Friday 31 October 2014

What are you reading right now?

It's become a question asked much more frequently on forums since e-readers have become popular. Whether there's a connection with the rise in electronic books or not I have no idea, but they have certainly made books much more readily accessible to a generation or 2 turned on to electronic media consumption.

In my case I'm half way through Thucydides History of the Peloponnesian wars, that records the battles between the city-state of Athens (a tyranical democracy) that was gradually subsuming the Hellenic races, and the Peloponnesian alliance (also called Lacedaemonians, and including the Spartans) who wanted to retain their freedom. Sound familiar?

It's interesting to read about historical events in areas we have visited and know a little, but more to the point, it really brings home how little people have changed and how, generally speaking, bungling governments and organisations are. As is so often the case, a few key individuals appear to have shaped history, whether by brilliance and careful planning, or by self-seeking and failure.
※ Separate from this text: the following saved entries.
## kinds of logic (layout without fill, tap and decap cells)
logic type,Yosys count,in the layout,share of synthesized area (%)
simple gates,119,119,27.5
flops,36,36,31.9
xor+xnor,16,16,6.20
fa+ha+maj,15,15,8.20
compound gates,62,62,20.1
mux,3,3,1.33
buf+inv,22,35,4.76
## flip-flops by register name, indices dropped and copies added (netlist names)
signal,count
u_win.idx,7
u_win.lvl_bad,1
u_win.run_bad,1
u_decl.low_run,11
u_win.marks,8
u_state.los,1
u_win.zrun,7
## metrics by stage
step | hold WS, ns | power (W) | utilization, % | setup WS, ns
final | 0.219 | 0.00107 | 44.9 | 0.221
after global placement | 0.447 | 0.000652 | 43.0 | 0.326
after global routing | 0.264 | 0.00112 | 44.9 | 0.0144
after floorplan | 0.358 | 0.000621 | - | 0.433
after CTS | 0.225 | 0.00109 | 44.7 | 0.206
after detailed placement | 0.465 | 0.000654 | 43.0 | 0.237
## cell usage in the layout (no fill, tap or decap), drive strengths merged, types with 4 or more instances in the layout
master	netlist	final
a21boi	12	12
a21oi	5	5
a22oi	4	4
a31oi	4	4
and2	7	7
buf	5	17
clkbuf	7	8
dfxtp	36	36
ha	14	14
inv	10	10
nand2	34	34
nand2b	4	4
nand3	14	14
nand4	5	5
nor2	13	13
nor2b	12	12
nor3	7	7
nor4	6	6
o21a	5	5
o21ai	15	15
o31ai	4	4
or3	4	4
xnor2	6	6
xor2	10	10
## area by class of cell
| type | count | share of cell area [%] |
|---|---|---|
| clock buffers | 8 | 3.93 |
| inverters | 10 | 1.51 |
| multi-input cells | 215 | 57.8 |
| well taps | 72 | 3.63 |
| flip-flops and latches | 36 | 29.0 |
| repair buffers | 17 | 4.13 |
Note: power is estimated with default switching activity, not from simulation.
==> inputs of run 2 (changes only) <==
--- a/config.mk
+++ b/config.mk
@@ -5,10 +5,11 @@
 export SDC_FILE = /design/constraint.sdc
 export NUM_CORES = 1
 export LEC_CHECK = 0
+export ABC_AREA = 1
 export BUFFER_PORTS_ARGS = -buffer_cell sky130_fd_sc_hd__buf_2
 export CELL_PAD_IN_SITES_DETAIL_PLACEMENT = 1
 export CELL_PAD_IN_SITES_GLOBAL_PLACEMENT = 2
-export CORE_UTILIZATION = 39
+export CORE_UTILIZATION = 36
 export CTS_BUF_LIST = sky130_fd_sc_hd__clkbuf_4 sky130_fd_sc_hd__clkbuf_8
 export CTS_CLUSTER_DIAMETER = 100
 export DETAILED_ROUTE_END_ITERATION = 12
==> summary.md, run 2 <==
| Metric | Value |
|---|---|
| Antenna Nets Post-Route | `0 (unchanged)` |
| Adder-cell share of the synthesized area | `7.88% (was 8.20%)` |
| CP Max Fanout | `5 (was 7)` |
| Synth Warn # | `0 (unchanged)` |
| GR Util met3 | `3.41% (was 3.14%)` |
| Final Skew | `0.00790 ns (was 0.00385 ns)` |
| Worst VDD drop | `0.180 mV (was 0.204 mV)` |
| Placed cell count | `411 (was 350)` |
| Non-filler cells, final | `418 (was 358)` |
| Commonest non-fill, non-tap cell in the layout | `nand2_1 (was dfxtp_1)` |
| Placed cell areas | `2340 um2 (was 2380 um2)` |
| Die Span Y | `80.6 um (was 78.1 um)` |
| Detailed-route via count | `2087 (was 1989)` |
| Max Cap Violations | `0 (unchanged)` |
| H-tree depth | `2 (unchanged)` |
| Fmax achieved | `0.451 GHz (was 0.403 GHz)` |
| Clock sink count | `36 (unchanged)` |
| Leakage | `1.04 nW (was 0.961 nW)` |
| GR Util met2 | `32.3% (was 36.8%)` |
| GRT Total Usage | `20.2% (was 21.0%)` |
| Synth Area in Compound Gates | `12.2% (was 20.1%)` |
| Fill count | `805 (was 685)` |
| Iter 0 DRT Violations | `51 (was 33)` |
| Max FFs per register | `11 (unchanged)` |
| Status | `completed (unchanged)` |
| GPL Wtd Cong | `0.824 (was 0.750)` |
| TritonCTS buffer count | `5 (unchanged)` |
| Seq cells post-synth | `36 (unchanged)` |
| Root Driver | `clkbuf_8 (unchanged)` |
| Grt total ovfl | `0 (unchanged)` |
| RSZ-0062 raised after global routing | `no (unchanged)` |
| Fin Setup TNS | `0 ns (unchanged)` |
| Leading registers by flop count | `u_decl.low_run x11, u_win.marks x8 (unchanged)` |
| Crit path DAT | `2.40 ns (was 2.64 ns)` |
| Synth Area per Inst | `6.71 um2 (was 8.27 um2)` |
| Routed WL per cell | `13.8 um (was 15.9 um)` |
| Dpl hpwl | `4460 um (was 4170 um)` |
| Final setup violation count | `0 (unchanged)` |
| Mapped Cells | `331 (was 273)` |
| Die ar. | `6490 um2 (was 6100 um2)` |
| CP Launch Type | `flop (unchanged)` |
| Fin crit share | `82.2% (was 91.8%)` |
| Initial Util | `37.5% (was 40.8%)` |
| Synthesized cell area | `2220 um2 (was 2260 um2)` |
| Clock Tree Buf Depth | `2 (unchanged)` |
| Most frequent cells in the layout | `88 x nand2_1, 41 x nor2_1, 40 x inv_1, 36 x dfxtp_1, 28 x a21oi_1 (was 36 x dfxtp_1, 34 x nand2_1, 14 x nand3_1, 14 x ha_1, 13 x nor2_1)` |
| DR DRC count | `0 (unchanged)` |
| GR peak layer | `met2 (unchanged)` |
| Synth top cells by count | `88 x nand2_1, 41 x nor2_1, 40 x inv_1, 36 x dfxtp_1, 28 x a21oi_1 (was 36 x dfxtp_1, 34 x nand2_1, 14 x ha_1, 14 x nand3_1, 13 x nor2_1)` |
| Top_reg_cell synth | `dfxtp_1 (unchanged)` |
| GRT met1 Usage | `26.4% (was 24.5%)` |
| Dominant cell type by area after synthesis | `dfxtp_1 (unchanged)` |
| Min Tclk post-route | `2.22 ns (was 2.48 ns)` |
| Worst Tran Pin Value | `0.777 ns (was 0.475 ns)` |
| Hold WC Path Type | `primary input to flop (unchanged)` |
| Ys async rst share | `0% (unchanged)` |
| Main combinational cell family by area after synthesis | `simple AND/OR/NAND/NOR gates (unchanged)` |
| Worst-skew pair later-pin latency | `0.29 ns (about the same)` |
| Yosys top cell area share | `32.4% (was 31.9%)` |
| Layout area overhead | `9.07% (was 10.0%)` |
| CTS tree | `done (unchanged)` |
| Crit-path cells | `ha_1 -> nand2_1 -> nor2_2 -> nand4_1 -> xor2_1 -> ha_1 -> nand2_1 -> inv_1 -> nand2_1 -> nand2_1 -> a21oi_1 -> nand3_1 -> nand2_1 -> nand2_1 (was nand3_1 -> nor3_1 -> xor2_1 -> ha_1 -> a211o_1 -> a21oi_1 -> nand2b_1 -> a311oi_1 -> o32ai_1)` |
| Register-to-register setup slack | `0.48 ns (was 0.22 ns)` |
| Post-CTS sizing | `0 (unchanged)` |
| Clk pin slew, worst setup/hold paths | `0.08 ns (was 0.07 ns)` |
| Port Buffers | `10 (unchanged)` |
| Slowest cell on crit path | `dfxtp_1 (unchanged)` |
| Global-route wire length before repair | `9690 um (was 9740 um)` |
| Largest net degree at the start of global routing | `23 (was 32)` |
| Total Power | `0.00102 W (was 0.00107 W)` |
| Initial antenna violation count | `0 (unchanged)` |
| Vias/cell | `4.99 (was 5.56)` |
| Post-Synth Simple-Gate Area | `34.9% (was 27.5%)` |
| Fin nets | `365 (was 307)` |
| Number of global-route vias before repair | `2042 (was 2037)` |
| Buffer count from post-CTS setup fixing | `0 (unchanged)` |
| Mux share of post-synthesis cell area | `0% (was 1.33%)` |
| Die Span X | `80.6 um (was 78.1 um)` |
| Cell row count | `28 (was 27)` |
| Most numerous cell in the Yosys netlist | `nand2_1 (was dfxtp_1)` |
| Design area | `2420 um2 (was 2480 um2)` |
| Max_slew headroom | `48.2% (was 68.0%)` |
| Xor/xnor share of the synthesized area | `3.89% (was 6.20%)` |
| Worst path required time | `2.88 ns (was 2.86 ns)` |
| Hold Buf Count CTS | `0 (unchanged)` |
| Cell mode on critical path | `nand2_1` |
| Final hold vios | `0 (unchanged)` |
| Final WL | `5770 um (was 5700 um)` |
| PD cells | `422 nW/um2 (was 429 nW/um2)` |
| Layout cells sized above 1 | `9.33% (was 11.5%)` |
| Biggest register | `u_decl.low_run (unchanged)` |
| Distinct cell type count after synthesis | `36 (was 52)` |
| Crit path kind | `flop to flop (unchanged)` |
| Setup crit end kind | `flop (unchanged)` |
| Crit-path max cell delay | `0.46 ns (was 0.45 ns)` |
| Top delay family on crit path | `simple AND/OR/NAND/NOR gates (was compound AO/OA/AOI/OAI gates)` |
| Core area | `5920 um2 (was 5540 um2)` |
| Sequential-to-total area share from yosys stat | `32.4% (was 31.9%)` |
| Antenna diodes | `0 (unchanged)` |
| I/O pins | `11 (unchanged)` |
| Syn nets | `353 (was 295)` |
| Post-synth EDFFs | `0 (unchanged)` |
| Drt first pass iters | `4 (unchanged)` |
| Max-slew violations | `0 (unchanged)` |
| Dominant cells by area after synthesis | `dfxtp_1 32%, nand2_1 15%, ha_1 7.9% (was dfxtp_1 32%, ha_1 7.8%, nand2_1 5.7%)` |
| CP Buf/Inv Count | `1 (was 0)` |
**src/rtl/dly_route_pkg.sv**
```systemverilog
package dly_route_pkg;
   localparam int NUM_DIRS  = 4;
   localparam int NUM_PORTS = NUM_DIRS + 1;
   localparam int LOCAL_IDX = NUM_DIRS;
   localparam int PORT_W    = 3;
   localparam logic TBL_PROP  = 1'b0;
   localparam logic TBL_QUEUE = 1'b1;
endpackage

```
**src/rtl/drs_tables.sv**
```systemverilog
module drs_tables
   import dly_route_pkg::*;
#(
   parameter int NODE_W = 3,
   parameter int DLY_W  = 12
) (
   input  logic                             clk,
   input  logic                             rst_n,
   input  logic                             wr_en,
   input  logic                             wr_tbl,
   input  logic [NODE_W-1:0]                wr_dest,
   input  logic [PORT_W-1:0]                wr_port,
   input  logic [DLY_W-1:0]                 wr_val,
   input  logic [NODE_W-1:0]                rd_dest,
   output logic [NUM_DIRS-1:0][DLY_W-1:0]   prop_row,
   output logic [NUM_DIRS-1:0][DLY_W-1:0]   queue_row
);
   localparam int NUM_DEST = 1 << NODE_W;

   logic [NUM_DIRS-1:0][DLY_W-1:0] prop_q [NUM_DEST];
   logic [NUM_DIRS-1:0][DLY_W-1:0] queue_q;

   for (genvar d = 0; d < NUM_DEST; d++) begin : g_dest
      for (genvar k = 0; k < NUM_DIRS; k++) begin : g_dir
         always_ff @(posedge clk) begin
            if (!rst_n)
               prop_q[d][k] <= '1;
            else if (wr_en && wr_tbl == TBL_PROP &&
                     wr_dest == NODE_W'(d) && wr_port == PORT_W'(k))
               prop_q[d][k] <= wr_val;
         end
      end
   end

   for (genvar k = 0; k < NUM_DIRS; k++) begin : g_queue
      always_ff @(posedge clk) begin
         if (!rst_n)
            queue_q[k] <= '0;
         else if (wr_en && wr_tbl == TBL_QUEUE && wr_port == PORT_W'(k))
            queue_q[k] <= wr_val;
      end
   end

   assign prop_row  = prop_q[rd_dest];
   assign queue_row = queue_q;
endmodule

```
**src/rtl/drs_cost.sv**
```systemverilog
module drs_cost
   import dly_route_pkg::*;
#(
   parameter int DLY_W = 12
) (
   input  logic [NUM_DIRS-1:0][DLY_W-1:0] prop_row,
   input  logic [NUM_DIRS-1:0][DLY_W-1:0] queue_row,
   input  logic [NUM_DIRS-1:0]            link_up,
   output logic [NUM_DIRS-1:0][DLY_W-1:0] cost,
   output logic [NUM_DIRS-1:0]            eligible
);
   localparam logic [DLY_W-1:0] UNREACH = '1;

   for (genvar k = 0; k < NUM_DIRS; k++) begin : g_dir
      logic [DLY_W:0] raw_sum;
      assign raw_sum     = {1'b0, prop_row[k]} + {1'b0, queue_row[k]};
      assign cost[k]     = raw_sum[DLY_W] ? UNREACH : raw_sum[DLY_W-1:0];
      assign eligible[k] = link_up[k] && (prop_row[k] != UNREACH);
   end
endmodule

```
**src/rtl/drs_pick.sv**
```systemverilog
module drs_pick
   import dly_route_pkg::*;
#(
   parameter int DLY_W = 12
) (
   input  logic [NUM_DIRS-1:0][DLY_W-1:0] cost,
   input  logic [NUM_DIRS-1:0]            eligible,
   output logic [NUM_DIRS-1:0]            grant,
   output logic                           found
);
   logic [NUM_DIRS-1:0] beats;

   // a direction wins when it is eligible and no lower index is at least as
   // cheap, and no higher index is strictly cheaper
   for (genvar k = 0; k < NUM_DIRS; k++) begin : g_cmp
      always_comb begin
         beats[k] = eligible[k];
         for (int j = 0; j < NUM_DIRS; j++) begin
            if (j < k && eligible[j] && cost[j] <= cost[k]) beats[k] = 1'b0;
            if (j > k && eligible[j] && cost[j] <  cost[k]) beats[k] = 1'b0;
         end
      end
   end

   assign grant = beats;
   assign found = |eligible;
endmodule

```
**src/rtl/dly_route_sel.sv**
```systemverilog
module dly_route_sel
   import dly_route_pkg::*;
#(
   parameter int NODE_W = 3,
   parameter int DLY_W  = 12
) (
   input  logic              clk,
   input  logic              rst_n,
   input  logic [NODE_W-1:0] my_id,
   input  logic [3:0]        link_up,
   input  logic              upd_valid,
   input  logic              upd_tbl,
   input  logic [NODE_W-1:0] upd_dest,
   input  logic [2:0]        upd_port,
   input  logic [DLY_W-1:0]  upd_value,
   input  logic              req_valid,
   output logic              req_ready,
   input  logic [NODE_W-1:0] req_dest,
   output logic              rsp_valid,
   input  logic              rsp_ready,
   output logic [4:0]        rsp_grant,
   output logic              rsp_noroute
);
   if (NODE_W < 1 || NODE_W > 8) begin : g_bad_node
      $error("dly_route_sel: NODE_W must be 1..8");
   end
   if (DLY_W < 2 || DLY_W > 24) begin : g_bad_dly
      $error("dly_route_sel: DLY_W must be 2..24");
   end

   logic [NUM_DIRS-1:0][DLY_W-1:0] prop_row;
   logic [NUM_DIRS-1:0][DLY_W-1:0] queue_row;
   logic [NUM_DIRS-1:0][DLY_W-1:0] cost;
   logic [NUM_DIRS-1:0]            eligible;
   logic [NUM_DIRS-1:0]            dir_grant;
   logic                           dir_found;
   logic                           accept;
   logic                           self_hit;
   logic [NUM_PORTS-1:0]           grant_d;
   logic                           noroute_d;

   drs_tables #(.NODE_W(NODE_W), .DLY_W(DLY_W)) u_tables (
      .clk      (clk),
      .rst_n    (rst_n),
      .wr_en    (upd_valid),
      .wr_tbl   (upd_tbl),
      .wr_dest  (upd_dest),
      .wr_port  (upd_port),
      .wr_val   (upd_value),
      .rd_dest  (req_dest),
      .prop_row (prop_row),
      .queue_row(queue_row)
   );

   drs_cost #(.DLY_W(DLY_W)) u_cost (
      .prop_row (prop_row),
      .queue_row(queue_row),
      .link_up  (link_up),
      .cost     (cost),
      .eligible (eligible)
   );

   drs_pick #(.DLY_W(DLY_W)) u_pick (
      .cost    (cost),
      .eligible(eligible),
      .grant   (dir_grant),
      .found   (dir_found)
   );

   assign req_ready = !rsp_valid || rsp_ready;
   assign accept    = req_valid && req_ready;
   assign self_hit  = (req_dest == my_id);

   always_comb begin
      grant_d   = '0;
      noroute_d = 1'b0;
      if (self_hit) begin
         grant_d[LOCAL_IDX] = 1'b1;
      end else begin
         grant_d[NUM_DIRS-1:0] = dir_grant;
         noroute_d             = !dir_found;
      end
   end

   always_ff @(posedge clk) begin
      if (!rst_n) begin
         rsp_valid   <= 1'b0;
         rsp_grant   <= '0;
         rsp_noroute <= 1'b0;
      end else if (accept) begin
         rsp_valid   <= 1'b1;
         rsp_grant   <= grant_d;
         rsp_noroute <= noroute_d;
      end else if (rsp_ready) begin
         rsp_valid   <= 1'b0;
      end
   end
endmodule

```
**config.mk**
```make
export PLATFORM = sky130hd
export DESIGN_NAME = dly_route_sel
export DESIGN_NICKNAME = d
export VERILOG_FILES = /design/src/rtl/dly_route_pkg.sv /design/src/rtl/drs_tables.sv /design/src/rtl/drs_cost.sv /design/src/rtl/drs_pick.sv /design/src/rtl/dly_route_sel.sv
export SDC_FILE = /design/constraint.sdc
export NUM_CORES = 1
export LEC_CHECK = 0
export BUFFER_PORTS_ARGS = -buffer_cell sky130_fd_sc_hd__buf_2
export CAP_MARGIN = 40
export CORE_MARGIN = 2
export CORE_UTILIZATION = 30
export CTS_BUF_LIST = sky130_fd_sc_hd__clkbuf_16
export DETAILED_ROUTE_END_ITERATION = 7
export PLACE_DENSITY = 0.5
export SLEW_MARGIN = 10
export SYNTH_ARGS = -nofsm -noshare
export SYNTH_HDL_FRONTEND = slang
export SYNTH_SLANG_ARGS = --single-unit
export TNS_END_PERCENT = 5
```
**constraint.sdc**
```tcl
create_clock -name clk -period 11.4 [get_ports clk]
set_input_delay 2.28 -clock clk [delete_from_list [all_inputs] [get_ports clk]]
set_output_delay 2.28 -clock clk [all_outputs]
set_load 0.005 [all_outputs]
```
==> PnR_summary.wiki <==
{| class="wikitable"
! Metric !! Value
|-
| Starting Density || between 30% and 40%
|-
| Post-CTS Resized || 0
|-
| First-pass GRT wire length || about 110000 um
|-
| Register area share after synthesis || 52.35%
|-
| Minimum period implied by the final worst setup slack || about 7.7 ns
|-
| Synth area leader || edfxtp_1
|-
| Cells after DPL || between 3000 and 4000
|-
| Final core utilization || approximately a third
|-
| Fill cell instance count of the final layout || between 7000 and 8000
|-
| Top-area cell type share of the netlist area || 47.79%
|-
| Post-Syn Nets || between 2000 and 2500
|-
| Register clock-pin slew on the reported worst setup and hold paths || approximately 0.07 ns
|-
| Count of warnings emitted by yosys || 0
|-
| Routed wire per std cell || 23.25 um
|-
| Kind of start point of the critical path || input port
|-
| Count of input and output buffers || around 40
|-
| Die X || 287.6 um
|-
| Main area contributors after synthesis || edfxtp_1 (48%), or3_1 (10%), mux4_2 (6.3%)
|-
| Fin. max-slew vios || 0
|-
| TritonCTS Buffers || between 50 and 60
|-
| CTS sink count || ~440
|-
| Commonest cells in the netlist || or3_1 (392), edfxtp_1 (384), nand2_1 (146), clkbuf_1 (141), mux2i_1 (124)
|-
| Worst clock skew on the final layout || around 0.036 ns
|-
| Final routed wirelength across all metal layers || 72490 um
|-
| TritonCTS clock tree || done
|-
| Seq. cell area || approximately 13000 um^2
|-
| Vias in the first global route || 16300
|-
| Via density || approximately 5.3
|-
| Yosys cell types || 56
|-
| Placer Congestion || around 0.9
|-
| Synthesis-stage register bit count || about 440
|-
| Post-layout net count || approximately 2200
|-
| Count of nets left with antenna violations after detail routing || 0
|-
| Worst slew pin tran || approximately 0.91 ns
|-
| Synth Cell Area || between 20000 and 25000 um^2
|-
| Ys async rst share || 0%
|-
| Worst Path Arrival || 8.29 ns
|-
| Achievable clock frequency || 129.1 MHz
|-
| DP HPWL || between 40000 and 50000 um
|-
| Synthesized area per cell || between 10 and 15 um^2
|-
| Die outline height || around 290 um
|-
| Slew headroom || roughly 40%
|-
| Period utilisation layout || a little under 70%
|-
| Total area of multi-input combinational cells || 10640 um^2
|-
| First DRT Iteration DRCs || approximately 1500
|-
| Endpoint kind of the worst setup timing path || flop
|-
| Final setup TNS || 0 ns
|-
| Most frequently used cell type in the post-synthesis netlist || or3_1
|-
| Total power density per cell area || 147.3 nW/um^2
|-
| Required time of the critical path || 11.94 ns
|-
| Overall Global Routing Usage || between 15 and 20%
|-
| Main synth FF type || edfxtp_1
|-
| Clock Root Buffer || clkbuf_16
|-
| R2R setup slack || ~6.1 ns
|-
| Count of final setup violators || 0
|-
| Share of final-layout standard cells stronger than drive strength 1 || between 10 and 15%
|-
| Kind of critical path || input port to flop
|-
| Max rail drop VDD || just over 80 uV
|-
| Status || completed
|-
| Source-to-sink clock delay at the later pin of the worst-skew pair || around 0.6 ns
|-
| Layout-stage area growth over the synthesis result || 12.66%
|-
| Worst hold slack after final layout || roughly 0.46 ns
|-
| Setup repair after global routing missed its margin || false
|-
| Cell Rows || about 100
|-
| Static power due to leakage || ~0.0095 uW
|-
| Final instance count without filler cells || between 3000 and 4000
|-
| Final Hold Vio Count || 0
|-
| Die area || roughly 83000 um^2
|-
| Vias post-DR || 16520
|-
| Initial antenna violation count || 6
|-
| Final worst setup slack || 3.651 ns
|-
| Max FO, Critical Path || 75
|-
| Drt first pass iters || 7
|-
| Number of buffers inserted by post-CTS setup repair || 0
|-
| Max capacitance violation total || 0
|-
| Count of flip-flops with a built-in enable after synthesis || around 380
|-
| Remaining global-route overflow || 0
|-
| Drt drc || 0
|-
| Number of levels the H-tree was split into || 2
|-
| Pre-CTS WS || roughly 3.0 ns
|-
| Post-CTS Hold Fix Bufs || 0
|-
| Cell count after synthesis || approximately 2000
|-
| CTS max path bufs || 3
|-
| Class of the most critical hold timing path || flop to flop
|-
| Pin count of the biggest net entering global routing || 97
|-
| Area of the core || ~80000 um^2
|-
| Ports || 42
|}
-- layer usage --
layer,track usage [%],wire (um)
met5,0,33
met4,3.763,1243
met3,2.702,3954
met2,27.51,33210
met1,25.01,34050
-- report_power, final --
part           switching (uW)  internal [uW]  total (uW)  leakage (uW)
combinational             403            246         648       0.00442
sequential               20.8           1820        1840       0.00431
clock                     673            844        1520      0.000798
total                    1100           2910        4010       0.00953
-- logic make-up after synthesis --
group,Yosys count,synth area share (%)
AND/OR/NAND/NOR,784,18.03
flip-flops,439,52.35
AO/OA/AOI/OAI,228,5.844
buffers and inverters,221,3.946
multiplexers,200,11.86
adder cells (fa/ha/maj),124,6.554
XOR/XNOR,39,1.416
-- per-stage QoR --
stage	total power [uW]	area (um^2)
2_1_floorplan	2286	24130
3_3_place_gp	2489	25280
3_5_place_dp	2518	25640
4_1_cts	4041	27150
5_1_grt	4158	27170
6_report	4005	27190
-- registers in the layout, indices dropped and copies added (netlist names) --
name	count
rsp_valid	1
u_tables.queue_row	48
rsp_grant	5
u_tables.prop_q	384
rsp_noroute	1
-- layout by cell type (no fill, tap or decap), drive strengths merged, types with 64 or more instances in the layout --
master	synthesis	layout
buf	31	98
edfxtp	384	384
or3	392	392
inv	49	64
nand2	146	146
ha	120	120
mux4	68	68
mux2i	124	124
a21oi	106	106
nor2	68	68
-- critical path, cell delays in order --
cell,delay [ns]
clkbuf_8,0.58
buf_4,0.65
mux2i_1,0.25
mux4_2,0.28
inv_1,0.05
ha_1,0.21
fa_1,0.44
a21o_1,0.20
a21oi_1,0.22
o21bai_1,0.11
a2111o_1,0.46
nand3_1,0.12
a41o_1,0.48
and2_1,0.21
ha_1,0.24
o21a_1,0.18
o31ai_1,0.06
a211oi_1,0.11
o21ai_0,0.35
a21oi_1,0.12
or3_1,0.38
a21oi_1,0.14
-- final cells by class --
cell class | count | share of cell area, %
antenna | 5 | 0.04602
clock buffer | 52 | 4.786
clock inverter | 39 | 0.7870
inverter | 49 | 0.6765
multi-input combinational | 1375 | 39.12
sequential | 439 | 46.47
tap | 1060 | 4.878
timing repair buffer | 99 | 3.235
-- worst paths after layout --
check	to	start	cells past startpoint
setup / recovery	rsp_grant[2]	req_dest[2]	22
setup reg to reg	rsp_grant[3]	u_tables.prop_q[6][36]	20
hold reg to reg	rsp_noroute	rsp_noroute	2
hold / removal	rsp_noroute	rsp_noroute	2
Power figures use the tool's default switching activity.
Men are sometimes cruel, sometimes cowardly, sometimes brave and sometimes driven by emotions of various kinds to do things they regret and wish to undo later.

There is a passage that sticks in my mind after the Lacedaemonian forces have been defeated and surrendered on Pylos, the survivors having been taken back to Athens as prisoners and hostages. They had a reputation before that point of preferring death to surrendering their arms, and a passer-by distainfully asks one of the captives if the men who fell were honourable. His reply was that arrows and spears cannot choose the type of man they kill.

A translation of the book is available as a free download here if you want it.

How much is historically accurate I cannot say. Ancient historians appear to have disregarded the truth happily in order to create a better story, to affirm their prejudice or to shape their book to suit their patron at the time, even while sometimes complaining loudly about the errors of other writers.